Beginning with the first line, please repeat the entries exactly and end on the line that contains "ahead of that.".

Recorded data:
BEGIN
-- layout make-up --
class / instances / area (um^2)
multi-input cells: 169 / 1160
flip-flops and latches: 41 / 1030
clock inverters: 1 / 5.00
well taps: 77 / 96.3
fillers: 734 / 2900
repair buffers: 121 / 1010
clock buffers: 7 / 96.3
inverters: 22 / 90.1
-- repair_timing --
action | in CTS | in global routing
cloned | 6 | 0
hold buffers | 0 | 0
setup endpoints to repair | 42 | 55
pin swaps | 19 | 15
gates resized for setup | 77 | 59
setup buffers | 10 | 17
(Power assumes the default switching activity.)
===== src/rtl/uart_rx_ctrl.sv =====
// uart_rx_ctrl: UART receive sequencer; OVS-times oversampled, 8 data bits LSB-first, 1 stop bit.
// Latency: rx_valid rises 1 clk after the stop-bit sample tick; start sync adds 2 clk ahead of that.
// Backpressure: none on the line; a byte finishing while rx_valid is unacked is dropped and sets oerr.
//
// Optional parity: define UART_RX_PARITY_EN to add a PAR state and the parity_odd input.
//
// Ports:
//   clk, rst        clock; asynchronous active-low reset
//   en              receiver enable (0 aborts any frame in progress)
//   abaud_busy      auto-baud owns the line; aborts/holds the receiver in IDLE
//   brg             divisor, one oversample tick every brg+1 clk (latched at start detect)
//   parity_odd      (UART_RX_PARITY_EN only) 1 = odd parity expected, 0 = even
//   rx              asynchronous serial input, idle high
//   rx_ack          consumer has taken rx_data
//   oerr_clr        clears the sticky overrun flag
//   rx_data         last received byte
//   rx_valid        rx_data holds an unread byte
//   rxif            one-cycle pulse when a byte is loaded
//   ferr, perr      framing / parity error of the byte in rx_data
//   oerr            sticky overrun flag
//   rx_busy         frame reception in progress
module uart_rx_ctrl #(
  parameter int BRG_W = 16,
  parameter int OVS   = 16
) (
  input  logic             clk,
  input  logic             rst,
  input  logic             en,
  input  logic             abaud_busy,
  input  logic [BRG_W-1:0] brg,
`ifdef UART_RX_PARITY_EN
  input  logic             parity_odd,
`endif
  input  logic             rx,
  input  logic             rx_ack,
  input  logic             oerr_clr,
  output logic [7:0]       rx_data,
  output logic             rx_valid,
  output logic             rxif,
  output logic             ferr,
  output logic             perr,
  output logic             oerr,
  output logic             rx_busy
);

  localparam int OS_W = $clog2(OVS);

`ifdef UART_RX_PARITY_EN
  typedef enum logic [2:0] {IDLE, START, DATA, PAR, STOP} state_t;
`else
  typedef enum logic [2:0] {IDLE, START, DATA, STOP} state_t;
`endif

  state_t state, state_n;

  // Synchronizer plus one extra stage for falling-edge detection.
  logic rx_m, rx_s, rx_d;

  logic [BRG_W-1:0] div_cnt;
  logic [BRG_W-1:0] brg_q;
  logic [OS_W-1:0]  os_cnt;
  logic [2:0]       bit_cnt;
  logic [7:0]       shift;
  logic             perr_calc;

  logic tick, os_half, os_last, start_det, abort;
  logic os_clr, sample_data, frame_done;

  always_ff @(posedge clk or negedge rst) begin
    if (!rst) begin
      rx_m <= 1'b1;
      rx_s <= 1'b1;
      rx_d <= 1'b1;
    end else begin
      rx_m <= rx;
      rx_s <= rx_m;
      rx_d <= rx_s;
    end
  end

  // The divisor only runs inside a frame; it is restarted by start detection
  // so the half-bit sample point is measured from the synchronized edge.
  assign tick      = (state != IDLE) && (div_cnt == brg_q);
  assign os_half   = tick && (os_cnt == OS_W'(OVS/2 - 1));
  assign os_last   = tick && (os_cnt == OS_W'(OVS - 1));
  assign start_det = (state == IDLE) && en && !abaud_busy && rx_d && !rx_s;
  assign abort     = (state != IDLE) && (!en || abaud_busy);
  assign rx_busy   = (state != IDLE);

  always_ff @(posedge clk or negedge rst) begin
    if (!rst) begin
      state <= IDLE;
    end else begin
      state <= state_n;
    end
  end

  always_comb begin
    state_n     = state;
    os_clr      = 1'b0;
    sample_data = 1'b0;
    frame_done  = 1'b0;
    unique case (state)
      IDLE: begin
        if (start_det) begin
          state_n = START;
        end
      end
      START: begin
        if (abort) begin
          state_n = IDLE;
        end else if (os_half) begin
          // Line back high at mid start bit: treat as a glitch.
          if (rx_s) begin
            state_n = IDLE;
          end else begin
            state_n = DATA;
            os_clr  = 1'b1;
          end
        end
      end
      DATA: begin
        if (abort) begin
          state_n = IDLE;
        end else if (os_last) begin
          sample_data = 1'b1;
          if (bit_cnt == 3'd7) begin
`ifdef UART_RX_PARITY_EN
            state_n = PAR;
`else
            state_n = STOP;
`endif
          end
        end
      end
`ifdef UART_RX_PARITY_EN
      PAR: begin
        if (abort) begin
          state_n = IDLE;
        end else if (os_last) begin
          state_n = STOP;
        end
      end
`endif
      STOP: begin
        if (abort) begin
          state_n = IDLE;
        end else if (os_last) begin
          frame_done = 1'b1;
          state_n    = IDLE;
        end
      end
      default: begin
        state_n = IDLE;
      end
    endcase
  end

  // Bit timing and shift register.
  always_ff @(posedge clk or negedge rst) begin
    if (!rst) begin
      div_cnt <= '0;
      brg_q   <= '0;
      os_cnt  <= '0;
      bit_cnt <= '0;
      shift   <= '0;
    end else begin
      if (start_det) begin
        div_cnt <= '0;
        brg_q   <= brg;
        os_cnt  <= '0;
      end else if (state != IDLE) begin
        div_cnt <= tick ? '0 : div_cnt + BRG_W'(1);
        // OVS is a power of two, so os_cnt wraps to 0 on every bit boundary.
        if (os_clr) begin
          os_cnt <= '0;
        end else if (tick) begin
          os_cnt <= os_cnt + OS_W'(1);
        end
      end
      if (os_clr) begin
        bit_cnt <= '0;
      end else if (sample_data) begin
        bit_cnt <= bit_cnt + 3'd1;
      end
      if (sample_data) begin
        shift[bit_cnt] <= rx_s;
      end
    end
  end

`ifdef UART_RX_PARITY_EN
  logic parbit;

  always_ff @(posedge clk or negedge rst) begin
    if (!rst) begin
      parbit <= 1'b0;
    end else if (state == PAR && os_last && !abort) begin
      parbit <= rx_s;
    end
  end

  assign perr_calc = (((^shift) ^ parbit) != parity_odd);
`else
  assign perr_calc = 1'b0;
`endif

  // Output holding register and handshake. A load in the same cycle as an
  // ack takes priority, so the new byte is never lost to the old byte's ack.
  always_ff @(posedge clk or negedge rst) begin
    if (!rst) begin
      rx_data  <= '0;
      rx_valid <= 1'b0;
      rxif     <= 1'b0;
      ferr     <= 1'b0;
      perr     <= 1'b0;
      oerr     <= 1'b0;
    end else begin
      rxif <= 1'b0;
      if (frame_done && (!rx_valid || rx_ack)) begin
        rx_data  <= shift;
        ferr     <= ~rx_s;
        perr     <= perr_calc;
        rx_valid <= 1'b1;
        rxif     <= 1'b1;
      end else if (rx_ack && rx_valid) begin
        rx_valid <= 1'b0;
      end
      // Set beats clear when both occur together.
      if (frame_done && rx_valid && !rx_ack) begin
        oerr <= 1'b1;
      end else if (oerr_clr) begin
        oerr <= 1'b0;
      end
    end
  end

endmodule
<file path="src/rtl/serial_subtractor.sv">
// Bit-serial subtractor: D = A - B - Bin, one full-subtractor step per clock, LSB first.
// A start/busy/done handshake sequences operations; d/bout hold the last completed result.
module serial_subtractor #(
    parameter int WIDTH = 4
) (
    input  logic             clk,
    input  logic             rst,
    input  logic             start,
    input  logic [WIDTH-1:0] a,
    input  logic [WIDTH-1:0] b,
    input  logic             bin,
    output logic             busy,
    output logic             done,
    output logic [WIDTH-1:0] d,
    output logic             bout
);

    localparam int CW = $clog2(WIDTH) + 1;

    typedef enum logic [1:0] {
        IDLE  = 2'd0,
        SHIFT = 2'd1,
        DONE  = 2'd2
    } state_t;

    state_t           state_q, state_d;
    logic [WIDTH-1:0] sa_q, sa_d;
    logic [WIDTH-1:0] sb_q, sb_d;
    logic [WIDTH-1:0] res_q, res_d;
    logic [WIDTH-1:0] d_q, d_d;
    logic [CW-1:0]    count_q, count_d;
    logic             brw_q, brw_d;
    logic             bout_q, bout_d;
    logic             busy_q, busy_d;
    logic             done_q, done_d;

    logic             diff_bit;
    logic             borrow_next;
    logic             last_bit;

    always_comb begin
        diff_bit    = sa_q[0] ^ sb_q[0] ^ brw_q;
        borrow_next = (~sa_q[0] & sb_q[0]) | (~(sa_q[0] ^ sb_q[0]) & brw_q);
        last_bit    = (count_q == CW'(WIDTH - 1));

        state_d = state_q;
        sa_d    = sa_q;
        sb_d    = sb_q;
        res_d   = res_q;
        d_d     = d_q;
        count_d = count_q;
        brw_d   = brw_q;
        bout_d  = bout_q;

        case (state_q)
            IDLE, DONE: begin
                if (start) begin
                    sa_d    = a;
                    sb_d    = b;
                    brw_d   = bin;
                    res_d   = '0;
                    count_d = '0;
                    state_d = SHIFT;
                end else begin
                    state_d = IDLE;
                end
            end
            SHIFT: begin
                // Difference bits enter at the MSB so that after WIDTH steps
                // the first (LSB) bit has walked down to position 0.
                res_d   = {diff_bit, res_q[WIDTH-1:1]};
                sa_d    = sa_q >> 1;
                sb_d    = sb_q >> 1;
                brw_d   = borrow_next;
                count_d = count_q + CW'(1);
                if (last_bit) begin
                    d_d     = {diff_bit, res_q[WIDTH-1:1]};
                    bout_d  = borrow_next;
                    state_d = DONE;
                end
            end
            default: state_d = IDLE;
        endcase

        busy_d = (state_d == SHIFT);
        done_d = (state_d == DONE);
    end

    always_ff @(posedge clk) begin
        if (rst) begin
            state_q <= IDLE;
            sa_q    <= '0;
            sb_q    <= '0;
            res_q   <= '0;
            d_q     <= '0;
            count_q <= '0;
            brw_q   <= 1'b0;
            bout_q  <= 1'b0;
            busy_q  <= 1'b0;
            done_q  <= 1'b0;
        end else begin
            state_q <= state_d;
            sa_q    <= sa_d;
            sb_q    <= sb_d;
            res_q   <= res_d;
            d_q     <= d_d;
            count_q <= count_d;
            brw_q   <= brw_d;
            bout_q  <= bout_d;
            busy_q  <= busy_d;
            done_q  <= done_d;
        end
    end

    assign busy = busy_q;
    assign done = done_q;
    assign d    = d_q;
    assign bout = bout_q;

endmodule
</file>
END
Solved problem:
-- layout make-up --
class / instances / area (um^2)
multi-input cells: 169 / 1160
flip-flops and latches: 41 / 1030
clock inverters: 1 / 5.00
well taps: 77 / 96.3
fillers: 734 / 2900
repair buffers: 121 / 1010
clock buffers: 7 / 96.3
inverters: 22 / 90.1
-- repair_timing --
action | in CTS | in global routing
cloned | 6 | 0
hold buffers | 0 | 0
setup endpoints to repair | 42 | 55
pin swaps | 19 | 15
gates resized for setup | 77 | 59
setup buffers | 10 | 17
(Power assumes the default switching activity.)
===== src/rtl/uart_rx_ctrl.sv =====
// uart_rx_ctrl: UART receive sequencer; OVS-times oversampled, 8 data bits LSB-first, 1 stop bit.
// Latency: rx_valid rises 1 clk after the stop-bit sample tick; start sync adds 2 clk ahead of that.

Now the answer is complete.